What the task requires: Print out every record below, exactly as written.

─── Input material ───

--- config.mk ---
export PLATFORM = sky130hd
export DESIGN_NAME = rxe_ipv4_hdrchk
export DESIGN_NICKNAME = d
export VERILOG_FILES = /design/src/rtl/rxe_ipv4_hdrchk.sv
export SDC_FILE = /design/constraint.sdc
export NUM_CORES = 1
export LEC_CHECK = 0
export CAP_MARGIN = 10
export CORE_MARGIN = 3
export CORE_UTILIZATION = 60
export DETAILED_ROUTE_END_ITERATION = 10
export GPL_TIMING_DRIVEN = 0
export PLACE_DENSITY = 0.81
export SLEW_MARGIN = 15
export SYNTH_ARGS = -nofsm -noshare
export SYNTH_HDL_FRONTEND = slang
export SYNTH_SLANG_ARGS = --single-unit
export TNS_END_PERCENT = 100
--- constraint.sdc ---
create_clock -name i_clk -period 13.01 [get_ports i_clk]
set_input_delay 1.9515 -clock i_clk [delete_from_list [all_inputs] [get_ports i_clk]]
set_output_delay 1.9515 -clock i_clk [all_outputs]
set_load 0.005 [all_outputs]
<file path="config.mk">
export PLATFORM = sky130hd
export DESIGN_NAME = hazard_ctrl_unit
export DESIGN_NICKNAME = d
export VERILOG_FILES = /design/src/rtl/hazard_ctrl_unit.sv
export SDC_FILE = /design/constraint.sdc
export NUM_CORES = 1
export LEC_CHECK = 0
export CORE_MARGIN = 2
export CORE_UTILIZATION = 40
export CTS_CLUSTER_SIZE = 28
export DETAILED_ROUTE_END_ITERATION = 6
export DONT_BUFFER_PORTS = 1
export GPL_TIMING_DRIVEN = 0
export HOLD_SLACK_MARGIN = 0.08
export SKIP_LAST_GASP = 1
export SYNTH_ARGS = -nofsm -noshare
export SYNTH_HDL_FRONTEND = slang
export SYNTH_SLANG_ARGS = --single-unit
</file>
<file path="constraint.sdc">
create_clock -name clk -period 2.35 [get_ports clk]
set_clock_uncertainty 0.2 [all_clocks]
set_input_delay 0.1175 -clock clk [delete_from_list [all_inputs] [get_ports clk]]
set_output_delay 0.1175 -clock clk [all_outputs]
set_load 0.01 [all_outputs]
</file>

───

Completed exercise:
--- config.mk ---
export PLATFORM = sky130hd
export DESIGN_NAME = rxe_ipv4_hdrchk
export DESIGN_NICKNAME = d
export VERILOG_FILES = /design/src/rtl/rxe_ipv4_hdrchk.sv
export SDC_FILE = /design/constraint.sdc
export NUM_CORES = 1
export LEC_CHECK = 0
export CAP_MARGIN = 10
export CORE_MARGIN = 3
export CORE_UTILIZATION = 60
export DETAILED_ROUTE_END_ITERATION = 10
export GPL_TIMING_DRIVEN = 0
export PLACE_DENSITY = 0.81
export SLEW_MARGIN = 15
export SYNTH_ARGS = -nofsm -noshare
export SYNTH_HDL_FRONTEND = slang
export SYNTH_SLANG_ARGS = --single-unit
export TNS_END_PERCENT = 100
--- constraint.sdc ---
create_clock -name i_clk -period 13.01 [get_ports i_clk]
set_input_delay 1.9515 -clock i_clk [delete_from_list [all_inputs] [get_ports i_clk]]
set_output_delay 1.9515 -clock i_clk [all_outputs]
set_load 0.005 [all_outputs]
<file path="config.mk">
export PLATFORM = sky130hd
export DESIGN_NAME = hazard_ctrl_unit
export DESIGN_NICKNAME = d
export VERILOG_FILES = /design/src/rtl/hazard_ctrl_unit.sv
export SDC_FILE = /design/constraint.sdc
export NUM_CORES = 1
export LEC_CHECK = 0
export CORE_MARGIN = 2
export CORE_UTILIZATION = 40
export CTS_CLUSTER_SIZE = 28
export DETAILED_ROUTE_END_ITERATION = 6
export DONT_BUFFER_PORTS = 1
export GPL_TIMING_DRIVEN = 0
export HOLD_SLACK_MARGIN = 0.08
export SKIP_LAST_GASP = 1
export SYNTH_ARGS = -nofsm -noshare
export SYNTH_HDL_FRONTEND = slang
export SYNTH_SLANG_ARGS = --single-unit
</file>
<file path="constraint.sdc">
create_clock -name clk -period 2.35 [get_ports clk]
set_clock_uncertainty 0.2 [all_clocks]
set_input_delay 0.1175 -clock clk [delete_from_list [all_inputs] [get_ports clk]]
set_output_delay 0.1175 -clock clk [all_outputs]
set_load 0.01 [all_outputs]
</file>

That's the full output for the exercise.